La figura jurídica de la prescripción está prevista en el art. 130.6 del Código penal que prevé el transcurso del tiempo como una de las causas de extinción de los delitos. Se trata de una institución de hondo sustento constitucional que se fundamenta en los principios de la tutela judicial efectiva, la seguridad jurídica y el derecho a un proceso sin dilaciones indebidas. El transcurso del tiempo es causa de exención tanto con un procedimiento abierto innecesariamente dilatado (STC 220/2004), como en el caso de que se haya dejado transcurrir el tiempo sin promover alguna actuación procesal.

También conforme a la Constitución, la función de los jueces y tribunales está sujeta al principio de legalidad. El fundamento democrático de esta función es el de aplicar normas provenientes de los poderes con representatividad electoral. Y por supuesto que, entre esas normas, se incluye el art. 130.6 del Código penal sobre la prescripción. Si no hay pena, no puede haber sentencia condenatoria.

Sin embargo, el Tribunal Supremo viene asumiendo una función ejemplificadora que nadie le ha otorgado. Si un delito está prescrito, la sentencia debería limitarse a constatar esta prescripción sin ninguna otra valoración moralizante y iusnaturalista. Corresponde al juez resolver si hay o no hay delito; pero en ningún caso formular arengas catequistas a quien, por prescripción o por cualquier otra causa, está exento de culpa.

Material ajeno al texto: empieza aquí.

--- config.mk ---
export PLATFORM = sky130hd
export DESIGN_NAME = fractional_tick_rtc_with_adjust
export DESIGN_NICKNAME = d
export VERILOG_FILES = /design/src/rtl/core/ftrtc_pkg.sv /design/src/rtl/core/fractional_tick_rtc_with_adjust.sv /design/src/rtl/core/ftrtc_step_unit.sv /design/src/rtl/core/ftrtc_ctrl.sv
export SDC_FILE = /design/constraint.sdc
export NUM_CORES = 1
export LEC_CHECK = 0
export BUFFER_PORTS_ARGS = -buffer_cell sky130_fd_sc_hd__clkbuf_2
export CORE_MARGIN = 2
export CORE_UTILIZATION = 50
export CTS_CLUSTER_SIZE = 16
export DETAILED_ROUTE_END_ITERATION = 8
export HOLD_SLACK_MARGIN = 0.12
export PLACE_DENSITY = 0.73
export REMOVE_ABC_BUFFERS = 1
export SYNTH_ARGS = -nofsm -noshare
export SYNTH_HDL_FRONTEND = slang
export SYNTH_SLANG_ARGS = --single-unit
--- constraint.sdc ---
create_clock -name i_clk -period 3.9 [get_ports i_clk]
set_input_delay 0.39 -clock i_clk [delete_from_list [all_inputs] [get_ports i_clk]]
set_output_delay 0.39 -clock i_clk [all_outputs]
set_load 0.02 [all_outputs]
--- src/rtl/core/ftrtc_pkg.sv ---
// Package for the fractional-tick real time clock with button adjustment.
// Holds payload structs, sequencer states, step codes and clock constants.
// No dependencies; every other file in rtl/core imports it.
package ftrtc_pkg;

    // Field widths of the time-of-day counters and the fraction accumulator.
    localparam int HOUR_W  = 5;
    localparam int MIN_W   = 6;
    localparam int SEC_W   = 6;
    localparam int ACC_W   = 16;
    localparam int INC_W   = 15;
    localparam int PRESS_W = 7;
    localparam int CFG_W   = 16;

    // Clock constants.
    localparam logic [HOUR_W-1:0] HOUR_RESET = 5'd20;
    localparam logic [HOUR_W-1:0] HOUR_LAST  = 5'd23;
    localparam logic [MIN_W-1:0]  MIN_LAST   = 6'd59;
    localparam logic [SEC_W-1:0]  SEC_LAST   = 6'd59;
    localparam logic [MIN_W:0]    MIN_PER_HR = 7'd60;
    localparam logic [MIN_W:0]    UP_STEP    = 7'd5;
    localparam logic [MIN_W-1:0]  DOWN_STEP  = 6'd4;

    // Configuration register reset values.
    localparam logic [INC_W-1:0] TICK_INC_RESET = 15'd5100;
    localparam logic [ACC_W-1:0] SEC_MOD_RESET  = 16'd24942;

    // Configuration register indexes.
    typedef enum logic [0:0] {
        CFG_TICK_INCREMENT = 1'b0,
        CFG_SECOND_MODULUS = 1'b1
    } t_cfg_idx;

    // Input request payload.
    typedef struct packed {
        logic [PRESS_W-1:0] up_presses;
        logic [PRESS_W-1:0] down_presses;
    } t_in;

    // Result payload.
    typedef struct packed {
        logic [HOUR_W-1:0] hours;
        logic [MIN_W-1:0]  minutes;
        logic [SEC_W-1:0]  seconds;
        logic              display_update;
    } t_out;

    // Operations of the shared time step unit.
    typedef enum logic [1:0] {
        OP_ADJ_UP   = 2'd0,
        OP_ADJ_DOWN = 2'd1,
        OP_SEC_TICK = 2'd2
    } t_step_op;

    // Sequencer states.
    typedef enum logic [2:0] {
        S_IDLE = 3'd0,
        S_ADJ  = 3'd1,
        S_ACC  = 3'd2,
        S_SEC  = 3'd3,
        S_DONE = 3'd4
    } t_state;

    // Control bundle from the sequencer to the datapath.
    typedef struct packed {
        logic     accept;
        logic     adjust;
        logic     step_en;
        t_step_op op;
        logic     acc_add;
        logic     sec_chk;
        logic     out_load;
    } t_ctrl;

endpackage

--- src/rtl/core/fractional_tick_rtc_with_adjust.sv ---
// Top level of the fractional-tick real time clock with button adjustment.
// Holds configuration, time and accumulator registers and the result
// register; uses ftrtc_pkg, ftrtc_ctrl and ftrtc_step_unit.
//
//   Channel   Signals                              Direction
//   input     i_in_valid, o_in_stall, i_in_data    request in
//   output    o_out_valid, i_out_stall, o_out_data result out
//   config    i_cfg_we, i_cfg_idx, i_cfg_data      register write
//
// An adjusting request steps once per net press through the shared step
// unit, any other request adds to the accumulator; both then check the
// second and wait for the result register to free up.
// Synchronous active-low reset returns the clock to 20:00:00 with an empty
// accumulator and the reset configuration.
// The result register lets a new request enter while a result is stalled.
module fractional_tick_rtc_with_adjust (
    input  logic                         i_clk,
    input  logic                         i_rst_n,
    input  logic                         i_in_valid,
    output logic                         o_in_stall,
    input  ftrtc_pkg::t_in               i_in_data,
    output logic                         o_out_valid,
    input  logic                         i_out_stall,
    output ftrtc_pkg::t_out              o_out_data,
    input  logic                         i_cfg_we,
    input  ftrtc_pkg::t_cfg_idx          i_cfg_idx,
    input  logic [ftrtc_pkg::CFG_W-1:0]  i_cfg_data
);
    import ftrtc_pkg::*;

    logic [INC_W-1:0]  r_tick_inc;
    logic [ACC_W-1:0]  r_sec_mod;
    logic [HOUR_W-1:0] r_hours;
    logic [MIN_W-1:0]  r_minutes;
    logic [SEC_W-1:0]  r_seconds;
    logic [ACC_W-1:0]  r_acc;
    logic              r_show;
    logic              r_out_valid;
    t_out              r_out;

    t_ctrl             ctrl;
    logic              sec_due;
    logic              out_free;
    logic [HOUR_W-1:0] step_hours;
    logic [MIN_W-1:0]  step_minutes;
    logic [SEC_W-1:0]  step_seconds;

    assign sec_due  = (r_acc >= r_sec_mod);
    assign out_free = !r_out_valid || !i_out_stall;

    ftrtc_ctrl u_ctrl (
        .i_clk      (i_clk),
        .i_rst_n    (i_rst_n),
        .i_in_valid (i_in_valid),
        .i_in_data  (i_in_data),
        .i_sec_due  (sec_due),
        .i_out_free (out_free),
        .o_in_stall (o_in_stall),
        .o_ctrl     (ctrl)
    );

    ftrtc_step_unit u_step (
        .i_op      (ctrl.op),
        .i_hours   (r_hours),
        .i_minutes (r_minutes),
        .i_seconds (r_seconds),
        .o_hours   (step_hours),
        .o_minutes (step_minutes),
        .o_seconds (step_seconds)
    );

    // Configuration registers.
    always_ff @(posedge i_clk) begin
        if (!i_rst_n) begin
            r_tick_inc <= TICK_INC_RESET;
            r_sec_mod  <= SEC_MOD_RESET;
        end else if (i_cfg_we) begin
            unique case (i_cfg_idx)
                CFG_TICK_INCREMENT: r_tick_inc <= i_cfg_data[INC_W-1:0];
                CFG_SECOND_MODULUS: r_sec_mod  <= i_cfg_data[ACC_W-1:0];
                default: ;
            endcase
        end
    end

    // Time counters, fraction accumulator and display flag.
    always_ff @(posedge i_clk) begin
        if (!i_rst_n) begin
            r_hours   <= HOUR_RESET;
            r_minutes <= '0;
            r_seconds <= '0;
            r_acc     <= '0;
            r_show    <= 1'b0;
        end else begin
            if (ctrl.accept) begin
                r_show <= ctrl.adjust;
            end
            if (ctrl.adjust) begin
                r_seconds <= '0;
                r_acc     <= '0;
            end
            if (ctrl.acc_add) begin
                r_acc <= r_acc + {1'b0, r_tick_inc};
            end
            if (ctrl.sec_chk && sec_due) begin
                r_acc  <= r_acc - r_sec_mod;
                r_show <= 1'b1;
            end
            if (ctrl.step_en) begin
                r_hours   <= step_hours;
                r_minutes <= step_minutes;
                r_seconds <= step_seconds;
            end
        end
    end

    // Result register.
    always_ff @(posedge i_clk) begin
        if (!i_rst_n) begin
            r_out_valid <= 1'b0;
        end else if (ctrl.out_load) begin
            r_out_valid <= 1'b1;
        end else if (!i_out_stall) begin
            r_out_valid <= 1'b0;
        end
    end

    always_ff @(posedge i_clk) begin
        if (ctrl.out_load) begin
            r_out.hours          <= r_hours;
            r_out.minutes        <= r_minutes;
            r_out.seconds        <= r_seconds;
            r_out.display_update <= r_show;
        end
    end

    assign o_out_valid = r_out_valid;
    assign o_out_data  = r_out;

    // The result register is never overwritten while it holds a stalled result.
    a_no_overwrite: assert property (@(posedge i_clk) disable iff (!i_rst_n)
        ctrl.out_load |-> out_free)
        else $error("result register overwritten while stalled");

    // The time of day stays within its legal range.
    a_time_range: assert property (@(posedge i_clk) disable iff (!i_rst_n)
        (r_hours <= HOUR_LAST) && (r_minutes <= MIN_LAST) && (r_seconds <= SEC_LAST))
        else $error("time counter out of range");

    // An adjusting request clears seconds and the fraction accumulator.
    a_adjust_clear: assert property (@(posedge i_clk) disable iff (!i_rst_n)
        ctrl.adjust |=> (r_seconds == '0) && (r_acc == '0) && r_show)
        else $error("adjust did not clear seconds and accumulator");

    // A new request is taken only while no result is pending in the sequencer.
    a_accept_idle: assert property (@(posedge i_clk) disable iff (!i_rst_n)
        ctrl.accept |=> !ctrl.accept)
        else $error("back-to-back requests accepted");

endmodule

--- src/rtl/core/ftrtc_step_unit.sv ---
// Shared time step unit: one adjust-up, adjust-down or one-second step on
// the hour, minute and second counters. Purely combinational; uses ftrtc_pkg.
module ftrtc_step_unit (
    input  ftrtc_pkg::t_step_op                 i_op,
    input  logic [ftrtc_pkg::HOUR_W-1:0]        i_hours,
    input  logic [ftrtc_pkg::MIN_W-1:0]         i_minutes,
    input  logic [ftrtc_pkg::SEC_W-1:0]         i_seconds,
    output logic [ftrtc_pkg::HOUR_W-1:0]        o_hours,
    output logic [ftrtc_pkg::MIN_W-1:0]         o_minutes,
    output logic [ftrtc_pkg::SEC_W-1:0]         o_seconds
);
    import ftrtc_pkg::*;

    logic [MIN_W:0]    min_up;
    logic [HOUR_W-1:0] hour_fwd;
    logic [HOUR_W-1:0] hour_back;

    // Hour neighbors with wrap around midnight.
    assign hour_fwd  = (i_hours == HOUR_LAST) ? '0 : i_hours + 5'd1;
    assign hour_back = (i_hours == '0) ? HOUR_LAST : i_hours - 5'd1;
    assign min_up    = {1'b0, i_minutes} + UP_STEP;

    // One step of the selected operation.
    always_comb begin
        o_hours   = i_hours;
        o_minutes = i_minutes;
        o_seconds = i_seconds;
        unique case (i_op)
            OP_ADJ_UP: begin
                if (min_up >= MIN_PER_HR) begin
                    o_minutes = MIN_W'(min_up - MIN_PER_HR);
                    o_hours   = hour_fwd;
                end else begin
                    o_minutes = min_up[MIN_W-1:0];
                end
            end
            OP_ADJ_DOWN: begin
                if (i_minutes < DOWN_STEP) begin
                    o_minutes = MIN_W'(MIN_PER_HR - {1'b0, DOWN_STEP} + {1'b0, i_minutes});
                    o_hours   = hour_back;
                end else begin
                    o_minutes = i_minutes - DOWN_STEP;
                end
            end
            OP_SEC_TICK: begin
                if (i_seconds == SEC_LAST) begin
                    o_seconds = '0;
                    if (i_minutes == MIN_LAST) begin
                        o_minutes = '0;
                        o_hours   = hour_fwd;
                    end else begin
                        o_minutes = i_minutes + 6'd1;
                    end
                end else begin
                    o_seconds = i_seconds + 6'd1;
                end
            end
            default: begin
                o_hours   = i_hours;
                o_minutes = i_minutes;
                o_seconds = i_seconds;
            end
        endcase
    end

endmodule

--- src/rtl/core/ftrtc_ctrl.sv ---
// Sequencer of the clock: accepts a request, runs adjust steps one net press
// at a time or the accumulator add, then the second check. Uses ftrtc_pkg.
module ftrtc_ctrl (
    input  logic                  i_clk,
    input  logic                  i_rst_n,
    input  logic                  i_in_valid,
    input  ftrtc_pkg::t_in        i_in_data,
    input  logic                  i_sec_due,
    input  logic                  i_out_free,
    output logic                  o_in_stall,
    output ftrtc_pkg::t_ctrl      o_ctrl
);
    import ftrtc_pkg::*;

    t_state             r_state, n_state;
    logic [PRESS_W-1:0] r_cnt, n_cnt;
    logic               r_dir_up, n_dir_up;
    logic               accept;
    logic               differ;
    logic               up_gt;

    assign accept = i_in_valid && (r_state == S_IDLE);
    assign differ = (i_in_data.up_presses != i_in_data.down_presses);
    assign up_gt  = (i_in_data.up_presses > i_in_data.down_presses);

    // Next state, step counter and direction.
    always_comb begin
        n_state  = r_state;
        n_cnt    = r_cnt;
        n_dir_up = r_dir_up;
        unique case (r_state)
            S_IDLE: begin
                if (accept) begin
                    n_dir_up = up_gt;
                    n_cnt    = up_gt
                             ? i_in_data.up_presses - i_in_data.down_presses
                             : i_in_data.down_presses - i_in_data.up_presses;
                    n_state  = differ ? S_ADJ : S_ACC;
                end
            end
            S_ADJ: begin
                n_cnt = r_cnt - 7'd1;
                if (r_cnt == 7'd1) begin
                    n_state = S_SEC;
                end
            end
            S_ACC:  n_state = S_SEC;
            S_SEC:  n_state = S_DONE;
            S_DONE: begin
                if (i_out_free) begin
                    n_state = S_IDLE;
                end
            end
            default: n_state = S_IDLE;
        endcase
    end

    // Control outputs decoded from the current state.
    always_comb begin
        o_ctrl          = '0;
        o_ctrl.op       = OP_SEC_TICK;
        o_ctrl.accept   = accept;
        o_ctrl.adjust   = accept && differ;
        o_in_stall      = (r_state != S_IDLE);
        unique case (r_state)
            S_IDLE: ;
            S_ADJ: begin
                o_ctrl.step_en = 1'b1;
                o_ctrl.op      = r_dir_up ? OP_ADJ_UP : OP_ADJ_DOWN;
            end
            S_ACC:  o_ctrl.acc_add = 1'b1;
            S_SEC: begin
                o_ctrl.sec_chk = 1'b1;
                o_ctrl.step_en = i_sec_due;
            end
            S_DONE: o_ctrl.out_load = i_out_free;
            default: ;
        endcase
    end

    // State registers.
    always_ff @(posedge i_clk) begin
        if (!i_rst_n) begin
            r_state  <= S_IDLE;
            r_cnt    <= '0;
            r_dir_up <= 1'b0;
        end else begin
            r_state  <= n_state;
            r_cnt    <= n_cnt;
            r_dir_up <= n_dir_up;
        end
    end

endmodule
==> metrics.yaml, run 1 <==
worst_hold_path:
  whs_path_depth: 3
  hold_class: "primary input to register"
  hold_end: "r_tick_inc[12]"
  min_from: "i_cfg_data[12]"
clock_network:
  cts.clk_slew.worst_paths_ns: 0.07
  clockBufferDepth: 2
  postCtsResizedCells: 0
  clock_latency_ns: 0.36
  cts.sink_count: 95
  tritoncts: "done"
  cts_made_buffers: 9
  cts_root_buffer: "clkbuf_16"
  postCtsSetupBuffers: 0
  cts_hold_buf: 0
  h-tree-depth: 3
die:
  die_w_um: 118
  io_pins: 56
  die-area_um2: 13800
  num_rows: 41
  die_h_um: 118
  start_util: 0.511
  core_um2: 12600
layout:
  area_growth_pct: 10.2
  antennaDiodeCount: 0
  design_area_um2: 7110
  seq_area_um2: 2080
  finalNetCount: 923
  drive_gt1_frac: 0.110
  multiInputGateArea_um2: 4040
  fillCellCount: 1194
detailed_routing:
  vias: 5925
  first_pass_iters: 5
  wl_um: 15500
  final_antenna_net_count: 0
  drc: 0
  drtIter0Drc: 405
  vias_per_cell: 5.91
  wl_per_cell_um: 15.5
critical_path:
  worstSetupPathType: "register to register"
  cp.required_ns: 4.19
  reg2reg_from: "r_sec_mod[2]"
  crit_fanout: 19
  critPathMaxStageDelay_ns: 0.77
  crit_chain: "inv_1, ha_1, nor2b_1, o31a_1, o31a_4, o22ai_4, a21oi_4, a211oi_4, a222oi_1, nor2_1"
  reg2reg_depth: 10
  path_buf_inv: 1
  ff2ff_setup_slack_ns: 0.76
  crit_family: "compound AO/OA/AOI/OAI gates"
  cp-end-kind: "register"
  arrival_ns: 3.43
  crit_cells: 10
  cp-start-kind: "register"
  cp_slowest_cell: "a211oi_4"
  r2r_end: "r_acc[4]"
power:
  p_int_mw: 1.78
  p_seq_frac: 0.422
  p_sw_mw: 0.891
  ir_worst_vdd_uv: 220
  swShare: 0.334
  power.density_nw_per_um2: 376
  p_comb_frac: 0.269
  pwr-share-clk: 0.309
  p_leak_nw: 2.96
global_route:
  grt_overflow_total: 0
  grt.total_usage: 0.229
  grt_max_degree: 31
  antenna_found_initial: 0
  grt_pass1_vias: 5662
  grt_first_pass_wirelength_um: 26400
synthesis:
  syn_area_um2: 6450
  synth_ff_type: "dfxtp_1"
  synth_cell_types: 72
  synth_cells: 789
  ys_top_cells_by_area: "dfxtp_1 24%, ha_1 11%, edfxtp_1 8.4%"
  yosys_warnings: 0
  synth_area_leader_cell: "dfxtp_1"
  ys_seq_area_frac: 0.323
  ys_seq_elements: 95
  synth_area_per_cell_um2: 8.17
  yosysTopAreaCellShare: 0.239
  synth_edf_count: 18
  async_flop_share: 0
timing:
  clock.fmax_mhz: 318
  maxSlewViolCount: 0
  worstMarginPinSlew_ns: 1.34
  finalCritPeriodShare: 0.806
  fin_hold_ws_ns: 0.251
  finalHoldViolCount: 0
  period_minus_slack_ns: 3.14
  fin_skew_ns: 0.00781
  max_slew_margin: 0.106
  tns_ns: 0
  rsz0062_at_grt: "no"
  setup_viol: 0
run_status:
  status: "completed"
placement:
  hpwl_um: 11100
  gp_congestion: 0.889
  portBuffers: 55
  dpl_cell_area_um2: 6840
job:
  drv_cap: 0
## cell usage after synthesis, types with 10 or more instances
| master | instances |
|---|---|
| edfxtp_1 | 18 |
| xnor2_1 | 23 |
| o21ai_0 | 41 |
| xor2_1 | 10 |
| nor3_1 | 14 |
| clkbuf_1 | 25 |
| nand3_1 | 21 |
| nor2_1 | 59 |
| dfxtp_1 | 77 |
| a21oi_1 | 70 |
| nand2_1 | 107 |
| a22oi_1 | 10 |
| o211ai_1 | 13 |
| o21a_1 | 10 |
| nand4_1 | 10 |
| nor2b_1 | 12 |
| ha_1 | 58 |
| inv_1 | 51 |
| nand2b_1 | 11 |
## flip-flops by register name, summed over array words and instances, names as in the netlist
| register | count |
|---|---|
| r_show | 1 |
| o_out_valid | 1 |
| r_seconds | 6 |
| r_acc | 16 |
| r_hours | 5 |
| u_ctrl.r_state | 3 |
| u_ctrl.r_cnt | 7 |
| r_tick_inc | 15 |
| o_out_data | 18 |
| u_ctrl.r_dir_up | 1 |
| r_sec_mod | 16 |
| r_minutes | 6 |
## cell families after synthesis
family | synth area share
simple gates | 0.202
xor+xnor | 0.0448
buf+inv | 0.0518
compound gates | 0.244
mux | 0.00951
flops | 0.323
fa+ha+maj | 0.125
## per-stage QoR
stage	instances	setup WS, ns	power, mW	util
floorplan	755	1.19	1.66	-
global placement	986	0.886	1.82	0.542
detailed placement	986	0.804	1.85	0.542
CTS	1002	0.785	2.68	0.563
global route	1002	0.554	2.82	0.563
finish	1002	0.756	2.67	0.563
## cell usage in the layout, fill, tap and decap left out, drive strengths merged, types with 6 or more instances in the layout
cell type,n
nand2b,11
dfxtp,77
nand2,107
nor2b,12
clkbuf,65
ha,58
nor2,60
a22oi,10
nand3b,6
a31oi,9
nand3,21
o211ai,13
nor3,14
xor2,10
inv,52
a21o,6
a21oi,72
or3,6
nand4,10
a211oi,9
o21a,10
and2,7
o221ai,6
a222oi,8
xnor2,23
edfxtp,18
o21ai,42
## worst max path at each step
stage | from | to | slack, ns
2_1_floorplan | r_acc[0] | r_hours[3] | 1.19
4_1_cts | r_sec_mod[2] | r_acc[4] | 0.79
3_3_place_gp | r_sec_mod[2] | r_acc[14] | 0.89
6_report | r_sec_mod[2] | r_acc[4] | 0.76
3_5_place_dp | r_acc[0] | r_hours[3] | 0.80
5_1_grt | r_acc[0] | r_hours[3] | 0.55
## routing by layer
metal / track usage / up-vias / routed length (µm)
met5: 0 / - / 0
met4: 0.106 / 0 / 320
met3: 0.0388 / 25 / 772
met2: 0.372 / 196 / 7270
met1: 0.300 / 2769 / 7190
li1: - / 2935 / -
## power groups by stage
stage	sequential [mW]	clock, mW	combinational [mW]
after floorplan	1.13	0	0.528
after global placement	1.14	0	0.680
after detailed placement	1.15	0	0.702
after CTS	1.12	0.842	0.709
after global routing	1.13	0.882	0.803
final	1.13	0.825	0.719
## tightest hold or removal path, stage by stage
cell,delay (ns)
clkbuf_2,0.08
nand2_1,0.04
nand3_1,0.06
## final cells by class
type	count	share of cell area
tap	172	0.0303
timing repair buffer	59	0.0429
multi-input combinational	609	0.569
sequential	95	0.293
inverter	51	0.0269
clock buffer	10	0.0322
clock inverter	6	0.00633
No activity file was read; power rests on OpenSTA's default activity.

La práctica de dictar sentencias condenatorias por delitos que se declaran prescritos es poco respetuosa con el mandato constitucional. En estas sentencias se incurre en la contradicción de imputar culpable al acusado de haber cometido un delito y, sin embargo, declararlo impune. Y esto no puede ser: Si una conducta es impune, entonces no es delito. Si la prescripción extingue la responsabilidad penal, entonces no cabe nada más que el archivo y la consiguiente absolución jurídica, sin más consideraciones morales.

En el auto de 13 de febrero de 2012 (Ponente Marchena Gómez), la sala de lo Penal del Tribunal Supremo incurre en esta tentación. Declara la prescripción del delito pero describe los hechos imputados a Baltasar Garzón, asegura que son indiciariamente constitutivos de un delito de cohecho impropio; y afirma que si no fuese por el tiempo transcurrido y la prescripción, la causa habría acarreado un desenlace bien distinto.

Quiero subrayar que el criterio que aquí defiendo no responde a ningún prejuicio político y que, por consiguiente, debe predicarse cualquiera que sea el procesado. Advierto de esta circunstancia porque la actual polvareda ha desempolvado alguna contradicción. Los que ahora critican al Tribunal Supremo por la sentencia de Baltasar Garzón son los mismos que elogiaron al Tribunal por la sentencia a Gabriel Cañellas. Y esto tampoco puede ser.

Años atrás, el Tribunal Supremo resolvió el caso Túnel de Sóller mediante un auto en el que declaraba la prescripción del delito de cohecho que se había imputado a Gabriel Cañellas. También en aquel auto cuyo ponente fue el magistrado Martín Pallín, se acusó al imputado de deseos de beneficiarse y aprovechamiento de ventajas políticas.

No puede ser que quienes ahora tan severamente critican al Juez Manuel Marchena Gómez sean los mismos que antaño tanto elogiaron al juez José A. Martín Pallín. No puede ser.

En aquél como en este caso parecería que el Tribunal se mostraría contrariado por tener que aplicar el art. 130.6 del Código penal y estimar la prescripción. Ignora que se trata de una institución fundamentada en los derechos constitucionales del ciudadano; y que, al tomar posesión del cargo, los jueces juran o prometen guardar la Constitución.